Therefore’ this category includes people that are churned for fraud, non-payment

and customers who don’t use the phone [2]; it can be sub-divided into two main

categories:

5

1- Incidental churn:

Its indicate when something happened in customers lives. For example: change

in location churn, etc.

2- Deliberate churn:

It's happens for reasons of technology (customers wanting newer or better

technology), economics (price sensitivity), service quality factors, social or

psychological factors, and convenience reasons, and this churn is the problem that

most churn management solutions try to solve [2].

2.3 Data mining

Data mining is one of advanced type of analytical tools at this time

available; these tools can include statistical models, mathematical algorithms,

and machine learning methods (algorithms that increase their performance

automatically during experience, such as neural networks or decision trees) but

data analysis system that does not deal with large amounts of data [3].

Data mining become one of the most common areas of interest that can be

used in multiple disciplines. Disciplines such as telecommunication, banking,

health, education and Commercial markets commonly use data mining to gain

new customers, fight disease, reduce costs and increase benefits [4].

Data mining refers to discovering or “mining” knowledge from large

amounts of data known as Knowledge Discovery from Data (KDD) or is an

essential step in the process of knowledge discovery. The knowledge that

discovered from KDD process can be used for decisions support, knowledge

management and help query processing. Many terms may give the same or a

slight difference meaning of data mining, such as knowledge extraction,

knowledge mining from data, data/pattern analysis, data dredging and data

archaeology.

6

Data mining models consist of a set of rules, equations, or complex ‘‘transfer

functions’’ that can be used to identify useful data patterns, understand, and predict

behaviors. [5]

They can be grouped into two main classes according to their goal, as follows:

1- Supervised / Predictive Models.

2- Unsupervised Models.

2.3.1 UNSUPERVISED MODELS:

In unsupervised or undirected models there is no output field, just inputs.

The Pattern recognition is undirected; it is not guided by a specific target attribute.
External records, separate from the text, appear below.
Source: an optimization exercise on an open RTL-to-GDS flow (aim: small area). Production flows keep margins and buffers that such runs may drop.
RTL that was checked went through simulation tests only; none was proved equivalent to the original.
The RTL of runs 1 and 2 was laid out without a check of its function.
Power is estimated from default activity; no workload was simulated.

$ cat flow/design.v
`timescale 1ns/1ps
package prize_pkg;
	localparam int GRID_COLS = 10;
	localparam int GRID_ROWS = 7;
	function automatic logic [1:0] level_map(input int layer, input int lvl,
			input int row, input int col);
		logic [1:0] k;
		k = 2'd0;
		if (layer == 0 && lvl == 0) begin
			if (row == 1 && (col == 1 || col == 2 || col == 3)) k = 2'd1;
			if (row == 2 && col == 7) k = 2'd2;
			if (row == 4 && (col == 0 || col == 9)) k = 2'd1;
			if (row == 4 && col == 5) k = 2'd2;
			if (row == 6 && (col == 2 || col == 3)) k = 2'd1;
		end else if (layer == 0 && lvl == 1) begin
			if (row == 0 && col == 9) k = 2'd2;
			if (row == 1) k = 2'd1;
			if (row == 3 && (col == 4 || col == 5)) k = 2'd1;
			if (row == 5 && col == 0) k = 2'd2;
			if (row == 5 && col == 8) k = 2'd1;
		end else if (layer == 1 && lvl == 0) begin
			if (row == 3 && col == 2) k = 2'd1;
			if (row == 4 && col == 5) k = 2'd1;
		end else if (layer == 1 && lvl == 1) begin
			if (row == 2 && col == 6) k = 2'd1;
		end
		level_map = k;
	endfunction
endpackage
`timescale 1ns/1ps
`timescale 1ns/1ps
`timescale 1ns/1ps
`timescale 1ns/1ps
module prize_field (
	input  logic        clk,
	input  logic        resetN,
	input  logic [10:0] pixel_x,
	input  logic [10:0] pixel_y,
	input  logic [10:0] player_x,
	input  logic [10:0] player_y,
	input  logic        prize_hit,
	input  logic        block_hit,
	input  logic [3:0]  hit_edge,
	input  logic        level,
	input  logic        next_level,
	input  logic        player_alive,
	input  logic [9:0]  random_bits,
	output logic        draw,
	output logic [2:0]  prize_kind,
	output logic [10:0] tile_left,
	output logic [10:0] tile_top,
	output logic [1:0]  color_variant
);
	logic rl, nrl, lv, ld0, ld1;
	assign rl  = !resetN || next_level || !player_alive;
	assign nrl = !rl;
	assign lv  = resetN && level;
	assign ld0 = rl && !lv;
	assign ld1 = rl && lv;
	logic lvq;
	always_ff @(posedge clk) lvq <= rl ? lv : lvq;
	logic [9:0] q_col;
	logic [6:0] q_row;
	logic       q_hi;
	logic [6:0] take_row;
	logic [6:0] bump_row;
	always_comb begin
		for (int c = 0; c < 10; c++) q_col[c] = (player_x[9:6] == 4'(c));
		for (int r = 0; r < 7; r++) q_row[r] = (player_y[8:6] == 3'(r));
	end
	assign q_hi = !player_x[10] && (player_y[10:9] == 2'b00);
	assign take_row = {7{prize_hit && nrl && q_hi}} & q_row;
	assign bump_row = {7{block_hit && (hit_edge == 4'b0100) && !prize_hit && nrl && q_hi}} & q_row;
	logic take0_row2;
	assign take0_row2 = take_row[2] && !lvq;
	logic take0_row4;
	assign take0_row4 = take_row[4] && !lvq;
	logic take1_row1;
	assign take1_row1 = take_row[1] && lvq;
	logic l1_0_0;
	always_ff @(posedge clk) l1_0_0 <= (l1_0_0 && nrl) || (bump_row[0] && q_col[0]);
	logic l1_0_1;
	always_ff @(posedge clk) l1_0_1 <= (l1_0_1 && nrl) || (bump_row[0] && q_col[1]);
	logic l1_0_2;
	always_ff @(posedge clk) l1_0_2 <= (l1_0_2 && nrl) || (bump_row[0] && q_col[2]);
	logic l1_0_3;
	always_ff @(posedge clk) l1_0_3 <= (l1_0_3 && nrl) || (bump_row[0] && q_col[3]);
	logic l1_0_4;
	always_ff @(posedge clk) l1_0_4 <= (l1_0_4 && nrl) || (bump_row[0] && q_col[4]);
	logic l1_0_5;
	always_ff @(posedge clk) l1_0_5 <= (l1_0_5 && nrl) || (bump_row[0] && q_col[5]);
	logic l1_0_6;
	always_ff @(posedge clk) l1_0_6 <= (l1_0_6 && nrl) || (bump_row[0] && q_col[6]);
	logic l1_0_7;
	always_ff @(posedge clk) l1_0_7 <= (l1_0_7 && nrl) || (bump_row[0] && q_col[7]);
	logic l1_0_8;
	always_ff @(posedge clk) l1_0_8 <= (l1_0_8 && nrl) || (bump_row[0] && q_col[8]);
	logic l1_0_9;
	always_ff @(posedge clk) l1_0_9 <= (l1_0_9 && nrl) || (bump_row[0] && q_col[9]);
	logic e0_0_9;
	always_ff @(posedge clk) e0_0_9 <= (e0_0_9 && nrl) || (take_row[0] && q_col[9]) || ld0;
	logic l1_1_0;
	always_ff @(posedge clk) l1_1_0 <= (l1_1_0 && nrl) || (bump_row[1] && q_col[0]);
	logic l1_1_1;
	always_ff @(posedge clk) l1_1_1 <= (l1_1_1 && nrl) || (bump_row[1] && q_col[1]);
	logic e0_1_1;
	always_ff @(posedge clk) e0_1_1 <= (e0_1_1 && nrl) || (take_row[1] && q_col[1]);
	logic l1_1_2;
	always_ff @(posedge clk) l1_1_2 <= (l1_1_2 && nrl) || (bump_row[1] && q_col[2]);
	logic e0_1_2;
	always_ff @(posedge clk) e0_1_2 <= (e0_1_2 && nrl) || (take_row[1] && q_col[2]);
	logic l1_1_3;
	always_ff @(posedge clk) l1_1_3 <= (l1_1_3 && nrl) || (bump_row[1] && q_col[3]);
	logic e0_1_3;
	always_ff @(posedge clk) e0_1_3 <= (e0_1_3 && nrl) || (take_row[1] && q_col[3]);
	logic l1_1_4;
	always_ff @(posedge clk) l1_1_4 <= (l1_1_4 && nrl) || (bump_row[1] && q_col[4]);
	logic e0_1_4;
	always_ff @(posedge clk) e0_1_4 <= (e0_1_4 && nrl) || (take_row[1] && q_col[4]) || ld0;
	logic l1_1_5;
	always_ff @(posedge clk) l1_1_5 <= (l1_1_5 && nrl) || (bump_row[1] && q_col[5]);
	logic l1_1_6;
	always_ff @(posedge clk) l1_1_6 <= (l1_1_6 && nrl) || (bump_row[1] && q_col[6]);
	logic e0_1_6;
	always_ff @(posedge clk) e0_1_6 <= (e0_1_6 && nrl) || (take_row[1] && q_col[6]) || ld0;
	logic l1_1_7;
	always_ff @(posedge clk) l1_1_7 <= (l1_1_7 && nrl) || (bump_row[1] && q_col[7]);
	logic l1_1_8;
	always_ff @(posedge clk) l1_1_8 <= (l1_1_8 && nrl) || (bump_row[1] && q_col[8]);
	logic e0_1_8;
	always_ff @(posedge clk) e0_1_8 <= (e0_1_8 && nrl) || (take_row[1] && q_col[8]) || ld0;
	logic l1_1_9;
	always_ff @(posedge clk) l1_1_9 <= (l1_1_9 && nrl) || (bump_row[1] && q_col[9]);
	logic l1_2_0;
	always_ff @(posedge clk) l1_2_0 <= (l1_2_0 && nrl) || (bump_row[2] && q_col[0]);
	logic l1_2_1;
	always_ff @(posedge clk) l1_2_1 <= (l1_2_1 && nrl) || (bump_row[2] && q_col[1]);
	logic l1_2_2;
	always_ff @(posedge clk) l1_2_2 <= (l1_2_2 && nrl) || (bump_row[2] && q_col[2]);
	logic l1_2_3;
	always_ff @(posedge clk) l1_2_3 <= (l1_2_3 && nrl) || (bump_row[2] && q_col[3]);
	logic l1_2_4;
	always_ff @(posedge clk) l1_2_4 <= (l1_2_4 && nrl) || (bump_row[2] && q_col[4]);
	logic l1_2_5;
	always_ff @(posedge clk) l1_2_5 <= (l1_2_5 && nrl) || (bump_row[2] && q_col[5]);
	logic l1_2_6;
	always_ff @(posedge clk) l1_2_6 <= (l1_2_6 && nrl) || (bump_row[2] && q_col[6]) || ld1;
	logic l1_2_7;
	always_ff @(posedge clk) l1_2_7 <= (l1_2_7 && nrl) || (bump_row[2] && q_col[7]);
	logic e0_2_7;
	always_ff @(posedge clk) e0_2_7 <= (e0_2_7 && nrl) || (q_col[7] && (take0_row2 || take1_row1));
	logic l1_2_8;
	always_ff @(posedge clk) l1_2_8 <= (l1_2_8 && nrl) || (bump_row[2] && q_col[8]);
	logic l1_2_9;
	always_ff @(posedge clk) l1_2_9 <= (l1_2_9 && nrl) || (bump_row[2] && q_col[9]);
	logic l1_3_0;
	always_ff @(posedge clk) l1_3_0 <= (l1_3_0 && nrl) || (bump_row[3] && q_col[0]);
	logic l1_3_1;
	always_ff @(posedge clk) l1_3_1 <= (l1_3_1 && nrl) || (bump_row[3] && q_col[1]);
	logic l1_3_2;
	always_ff @(posedge clk) l1_3_2 <= (l1_3_2 && nrl) || (bump_row[3] && q_col[2]) || ld0;
	logic l1_3_3;
	always_ff @(posedge clk) l1_3_3 <= (l1_3_3 && nrl) || (bump_row[3] && q_col[3]);
	logic l1_3_4;
	always_ff @(posedge clk) l1_3_4 <= (l1_3_4 && nrl) || (bump_row[3] && q_col[4]);
	logic e0_3_4;
	always_ff @(posedge clk) e0_3_4 <= (e0_3_4 && nrl) || (take_row[3] && q_col[4]) || ld0;
	logic l1_3_5;
	always_ff @(posedge clk) l1_3_5 <= (l1_3_5 && nrl) || (bump_row[3] && q_col[5]);
	logic e0_3_5;
	always_ff @(posedge clk) e0_3_5 <= (e0_3_5 && nrl) || (take_row[3] && q_col[5]) || ld0;
	logic l1_3_6;
	always_ff @(posedge clk) l1_3_6 <= (l1_3_6 && nrl) || (bump_row[3] && q_col[6]);
	logic l1_3_7;
	always_ff @(posedge clk) l1_3_7 <= (l1_3_7 && nrl) || (bump_row[3] && q_col[7]);
	logic l1_3_8;
	always_ff @(posedge clk) l1_3_8 <= (l1_3_8 && nrl) || (bump_row[3] && q_col[8]);
	logic l1_3_9;
	always_ff @(posedge clk) l1_3_9 <= (l1_3_9 && nrl) || (bump_row[3] && q_col[9]);
	logic l1_4_0;
	always_ff @(posedge clk) l1_4_0 <= (l1_4_0 && nrl) || (bump_row[4] && q_col[0]);
	logic e0_4_0;
	always_ff @(posedge clk) e0_4_0 <= (e0_4_0 && nrl) || (q_col[0] && (take0_row4 || take1_row1));
	logic l1_4_1;
	always_ff @(posedge clk) l1_4_1 <= (l1_4_1 && nrl) || (bump_row[4] && q_col[1]);
	logic l1_4_2;
	always_ff @(posedge clk) l1_4_2 <= (l1_4_2 && nrl) || (bump_row[4] && q_col[2]);
	logic l1_4_3;
	always_ff @(posedge clk) l1_4_3 <= (l1_4_3 && nrl) || (bump_row[4] && q_col[3]);
	logic l1_4_4;
	always_ff @(posedge clk) l1_4_4 <= (l1_4_4 && nrl) || (bump_row[4] && q_col[4]);
	logic l1_4_5;
	always_ff @(posedge clk) l1_4_5 <= (l1_4_5 && nrl) || (bump_row[4] && q_col[5]) || ld0;
	logic e0_4_5;
	always_ff @(posedge clk) e0_4_5 <= (e0_4_5 && nrl) || (q_col[5] && (take0_row4 || take1_row1));
	logic l1_4_6;
	always_ff @(posedge clk) l1_4_6 <= (l1_4_6 && nrl) || (bump_row[4] && q_col[6]);
	logic l1_4_7;
	always_ff @(posedge clk) l1_4_7 <= (l1_4_7 && nrl) || (bump_row[4] && q_col[7]);
	logic l1_4_8;
	always_ff @(posedge clk) l1_4_8 <= (l1_4_8 && nrl) || (bump_row[4] && q_col[8]);
	logic l1_4_9;
	always_ff @(posedge clk) l1_4_9 <= (l1_4_9 && nrl) || (bump_row[4] && q_col[9]);
	logic e0_4_9;
	always_ff @(posedge clk) e0_4_9 <= (e0_4_9 && nrl) || (q_col[9] && (take0_row4 || take1_row1));
	logic l1_5_0;
	always_ff @(posedge clk) l1_5_0 <= (l1_5_0 && nrl) || (bump_row[5] && q_col[0]);
	logic e0_5_0;
	always_ff @(posedge clk) e0_5_0 <= (e0_5_0 && nrl) || (take_row[5] && q_col[0]) || ld0;
	logic l1_5_1;
	always_ff @(posedge clk) l1_5_1 <= (l1_5_1 && nrl) || (bump_row[5] && q_col[1]);
	logic l1_5_2;
	always_ff @(posedge clk) l1_5_2 <= (l1_5_2 && nrl) || (bump_row[5] && q_col[2]);
	logic l1_5_3;
	always_ff @(posedge clk) l1_5_3 <= (l1_5_3 && nrl) || (bump_row[5] && q_col[3]);
	logic l1_5_4;
	always_ff @(posedge clk) l1_5_4 <= (l1_5_4 && nrl) || (bump_row[5] && q_col[4]);
	logic l1_5_5;
	always_ff @(posedge clk) l1_5_5 <= (l1_5_5 && nrl) || (bump_row[5] && q_col[5]);
	logic l1_5_6;
	always_ff @(posedge clk) l1_5_6 <= (l1_5_6 && nrl) || (bump_row[5] && q_col[6]);
	logic l1_5_7;
	always_ff @(posedge clk) l1_5_7 <= (l1_5_7 && nrl) || (bump_row[5] && q_col[7]);
	logic l1_5_8;
	always_ff @(posedge clk) l1_5_8 <= (l1_5_8 && nrl) || (bump_row[5] && q_col[8]);
	logic e0_5_8;
	always_ff @(posedge clk) e0_5_8 <= (e0_5_8 && nrl) || (take_row[5] && q_col[8]) || ld0;
	logic l1_5_9;
	always_ff @(posedge clk) l1_5_9 <= (l1_5_9 && nrl) || (bump_row[5] && q_col[9]);
	logic l1_6_0;
	always_ff @(posedge clk) l1_6_0 <= (l1_6_0 && nrl) || (bump_row[6] && q_col[0]);
	logic l1_6_1;
	always_ff @(posedge clk) l1_6_1 <= (l1_6_1 && nrl) || (bump_row[6] && q_col[1]);
	logic l1_6_2;
	always_ff @(posedge clk) l1_6_2 <= (l1_6_2 && nrl) || (bump_row[6] && q_col[2]);
	logic e0_6_2;
	always_ff @(posedge clk) e0_6_2 <= (e0_6_2 && nrl) || (take_row[6] && q_col[2]) || ld1;
	logic l1_6_3;
	always_ff @(posedge clk) l1_6_3 <= (l1_6_3 && nrl) || (bump_row[6] && q_col[3]);
	logic e0_6_3;
	always_ff @(posedge clk) e0_6_3 <= (e0_6_3 && nrl) || (take_row[6] && q_col[3]) || ld1;
	logic l1_6_4;
	always_ff @(posedge clk) l1_6_4 <= (l1_6_4 && nrl) || (bump_row[6] && q_col[4]);
	logic l1_6_5;
	always_ff @(posedge clk) l1_6_5 <= (l1_6_5 && nrl) || (bump_row[6] && q_col[5]);
	logic l1_6_6;
	always_ff @(posedge clk) l1_6_6 <= (l1_6_6 && nrl) || (bump_row[6] && q_col[6]);
	logic l1_6_7;
	always_ff @(posedge clk) l1_6_7 <= (l1_6_7 && nrl) || (bump_row[6] && q_col[7]);
	logic l1_6_8;
	always_ff @(posedge clk) l1_6_8 <= (l1_6_8 && nrl) || (bump_row[6] && q_col[8]);
	logic l1_6_9;
	always_ff @(posedge clk) l1_6_9 <= (l1_6_9 && nrl) || (bump_row[6] && q_col[9]);
	logic [69:0] t_l1;
	logic [69:0] t_l0;
	assign t_l1[0] = l1_0_0;
	assign t_l0[0] = 1'b0;
	assign t_l1[1] = l1_0_1;
	assign t_l0[1] = 1'b0;
	assign t_l1[2] = l1_0_2;
	assign t_l0[2] = 1'b0;
	assign t_l1[3] = l1_0_3;
	assign t_l0[3] = 1'b0;
	assign t_l1[4] = l1_0_4;
	assign t_l0[4] = 1'b0;
	assign t_l1[5] = l1_0_5;
	assign t_l0[5] = 1'b0;
	assign t_l1[6] = l1_0_6;
	assign t_l0[6] = 1'b0;
	assign t_l1[7] = l1_0_7;
	assign t_l0[7] = 1'b0;
	assign t_l1[8] = l1_0_8;
	assign t_l0[8] = 1'b0;
	assign t_l1[9] = l1_0_9;
	assign t_l0[9] = !e0_0_9;
	assign t_l1[10] = l1_1_0;
	assign t_l0[10] = (!e0_4_0 && lvq);
	assign t_l1[11] = l1_1_1;
	assign t_l0[11] = !e0_1_1;
	assign t_l1[12] = l1_1_2;
	assign t_l0[12] = !e0_1_2;
	assign t_l1[13] = l1_1_3;
	assign t_l0[13] = !e0_1_3;
	assign t_l1[14] = l1_1_4;
	assign t_l0[14] = !e0_1_4;
	assign t_l1[15] = l1_1_5;
	assign t_l0[15] = (!e0_4_5 && lvq);
	assign t_l1[16] = l1_1_6;
	assign t_l0[16] = !e0_1_6;
	assign t_l1[17] = l1_1_7;
	assign t_l0[17] = (!e0_2_7 && lvq);
	assign t_l1[18] = l1_1_8;
	assign t_l0[18] = !e0_1_8;
	assign t_l1[19] = l1_1_9;
	assign t_l0[19] = (!e0_4_9 && lvq);
	assign t_l1[20] = l1_2_0;
	assign t_l0[20] = 1'b0;
	assign t_l1[21] = l1_2_1;
	assign t_l0[21] = 1'b0;
	assign t_l1[22] = l1_2_2;
	assign t_l0[22] = 1'b0;
	assign t_l1[23] = l1_2_3;
	assign t_l0[23] = 1'b0;
	assign t_l1[24] = l1_2_4;
	assign t_l0[24] = 1'b0;
	assign t_l1[25] = l1_2_5;
	assign t_l0[25] = 1'b0;
	assign t_l1[26] = l1_2_6;
	assign t_l0[26] = 1'b0;
	assign t_l1[27] = l1_2_7;
	assign t_l0[27] = (!e0_2_7 && !lvq);
	assign t_l1[28] = l1_2_8;
	assign t_l0[28] = 1'b0;
	assign t_l1[29] = l1_2_9;
	assign t_l0[29] = 1'b0;
	assign t_l1[30] = l1_3_0;
	assign t_l0[30] = 1'b0;
	assign t_l1[31] = l1_3_1;
	assign t_l0[31] = 1'b0;
	assign t_l1[32] = l1_3_2;
	assign t_l0[32] = 1'b0;
	assign t_l1[33] = l1_3_3;
	assign t_l0[33] = 1'b0;
	assign t_l1[34] = l1_3_4;
	assign t_l0[34] = !e0_3_4;
	assign t_l1[35] = l1_3_5;
	assign t_l0[35] = !e0_3_5;
	assign t_l1[36] = l1_3_6;
	assign t_l0[36] = 1'b0;
	assign t_l1[37] = l1_3_7;
	assign t_l0[37] = 1'b0;
	assign t_l1[38] = l1_3_8;
	assign t_l0[38] = 1'b0;
	assign t_l1[39] = l1_3_9;
	assign t_l0[39] = 1'b0;
	assign t_l1[40] = l1_4_0;
	assign t_l0[40] = (!e0_4_0 && !lvq);
	assign t_l1[41] = l1_4_1;
	assign t_l0[41] = 1'b0;
	assign t_l1[42] = l1_4_2;
	assign t_l0[42] = 1'b0;
	assign t_l1[43] = l1_4_3;
	assign t_l0[43] = 1'b0;
	assign t_l1[44] = l1_4_4;
	assign t_l0[44] = 1'b0;
	assign t_l1[45] = l1_4_5;
	assign t_l0[45] = (!e0_4_5 && !lvq);
	assign t_l1[46] = l1_4_6;
	assign t_l0[46] = 1'b0;
	assign t_l1[47] = l1_4_7;
	assign t_l0[47] = 1'b0;
	assign t_l1[48] = l1_4_8;
	assign t_l0[48] = 1'b0;
	assign t_l1[49] = l1_4_9;
	assign t_l0[49] = (!e0_4_9 && !lvq);
	assign t_l1[50] = l1_5_0;
	assign t_l0[50] = !e0_5_0;
	assign t_l1[51] = l1_5_1;
	assign t_l0[51] = 1'b0;
	assign t_l1[52] = l1_5_2;
	assign t_l0[52] = 1'b0;
	assign t_l1[53] = l1_5_3;
	assign t_l0[53] = 1'b0;
	assign t_l1[54] = l1_5_4;
	assign t_l0[54] = 1'b0;
	assign t_l1[55] = l1_5_5;
	assign t_l0[55] = 1'b0;
	assign t_l1[56] = l1_5_6;
	assign t_l0[56] = 1'b0;
	assign t_l1[57] = l1_5_7;
	assign t_l0[57] = 1'b0;
	assign t_l1[58] = l1_5_8;
	assign t_l0[58] = !e0_5_8;
	assign t_l1[59] = l1_5_9;
	assign t_l0[59] = 1'b0;
	assign t_l1[60] = l1_6_0;
	assign t_l0[60] = 1'b0;
	assign t_l1[61] = l1_6_1;
	assign t_l0[61] = 1'b0;
	assign t_l1[62] = l1_6_2;
	assign t_l0[62] = !e0_6_2;
	assign t_l1[63] = l1_6_3;
	assign t_l0[63] = !e0_6_3;
	assign t_l1[64] = l1_6_4;
	assign t_l0[64] = 1'b0;
	assign t_l1[65] = l1_6_5;
	assign t_l0[65] = 1'b0;
	assign t_l1[66] = l1_6_6;
	assign t_l0[66] = 1'b0;
	assign t_l1[67] = l1_6_7;
	assign t_l0[67] = 1'b0;
	assign t_l1[68] = l1_6_8;
	assign t_l0[68] = 1'b0;
	assign t_l1[69] = l1_6_9;
	assign t_l0[69] = 1'b0;
	logic [9:0] p_col;
	logic [6:0] p_row;
	logic [7:0] row_any;
	logic       a_any;
	logic       a_gem_d;
	logic       p_hi;
	assign p_hi = !pixel_x[10] && (pixel_y[10:9] == 2'b00);
	always_comb begin
		for (int c = 0; c < 10; c++) p_col[c] = (pixel_x[9:6] == 4'(c));
		for (int r = 0; r < 7; r++) p_row[r] = (pixel_y[8:6] == 3'(r));
		for (int r = 0; r < 7; r++) row_any[r] = |(t_l1[r*10 +: 10] & p_col) || |(t_l0[r*10 +: 10] & p_col);
		row_any[7] = 1'b0;
	end
	assign a_any = p_hi && row_any[pixel_y[8:6]];
	assign a_gem_d = p_hi && ((p_row[0] && p_col[9] && !e0_0_9) || (p_row[2] && p_col[7] && (!e0_2_7 && !lvq)) || (p_row[4] && p_col[5] && (!e0_4_5 && !lvq)) || (p_row[5] && p_col[0] && !e0_5_0));
	logic [3:0] pc;
	logic [2:0] pr;
	logic [3:0] a_col, b_col, c_col;
	logic [2:0] a_row, b_row, c_row;
	logic       a_gem, b_gem, c_gem;
	logic [1:0] c_cv;
	assign pc = pixel_x[9:6];
	assign pr = pixel_y[8:6];
	always_ff @(posedge clk) begin
		a_col <= {pc[3] | !a_any, pc[2], pc[1] | !a_any, pc[0]};
		a_row <= pr;
		a_gem <= a_gem_d;
		b_col <= a_col;
		b_row <= a_row;
		b_gem <= a_gem;
		c_col <= b_col;
		c_row <= b_row;
		c_gem <= b_gem;
		c_cv  <= {random_bits[b_row], b_col[3] ? random_bits[{3'b100, b_col[0]}] : random_bits[b_col[2:0]]};
	end
	assign draw          = !(c_col[3] && (c_col[2] || c_col[1]));
	assign prize_kind    = {1'b0, c_gem, draw && !c_gem};
	assign tile_left     = {1'b0, c_col, 6'd0};
	assign tile_top      = {2'b00, c_row, 6'd0};
	assign color_variant = c_cv;
endmodule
The goal of such models is to uncover data patterns in the set of input fields. [5]

Unsupervised models include:

1. Cluster models.

2. Association and sequence models.

2.3.2 Supervised / Predictive Models:

In supervised, or predictive, directed, or targeted modeling, the goal is to predict

an event or estimate the values of a continuous numeric attribute. In these models

there are input fields or attributes and an output or target field. Input fields are also

called predictors because they are used by the model to identify a prediction

function for the output field.

We can think of predictors as the X part of the function and the target field as the Y

part the outcome, the model uses the input fields which are analyzed with respect to

their effect on the target field, pattern recognition is supervised by the target field,

relationships are established between input and output fields. An input–output

mapping ‘‘function’’ is generated by the model, which associates predictors with the

output and permits the prediction of the output values, given the values of the input

fields [5].

7

2.4 Data Mining Applications:

Data mining can implement on many applications such as:

1- Data mining for Financial Data Analysis

2- Data mining for Telecommunication Industries

3- Data mining for Retail Industries

4- Data mining for Healthcare and Biomedical Researches

5- Data mining in Science and Engineering

2.5 Data Mining Techniques:

The most popular data mining techniques are:

1- Estimation

2- Clustering

3- Association

4- Visualization

5- Regression analysis

6- Classification and prediction

2.5.1 Estimation:

These models are similar to classification models but with one major difference.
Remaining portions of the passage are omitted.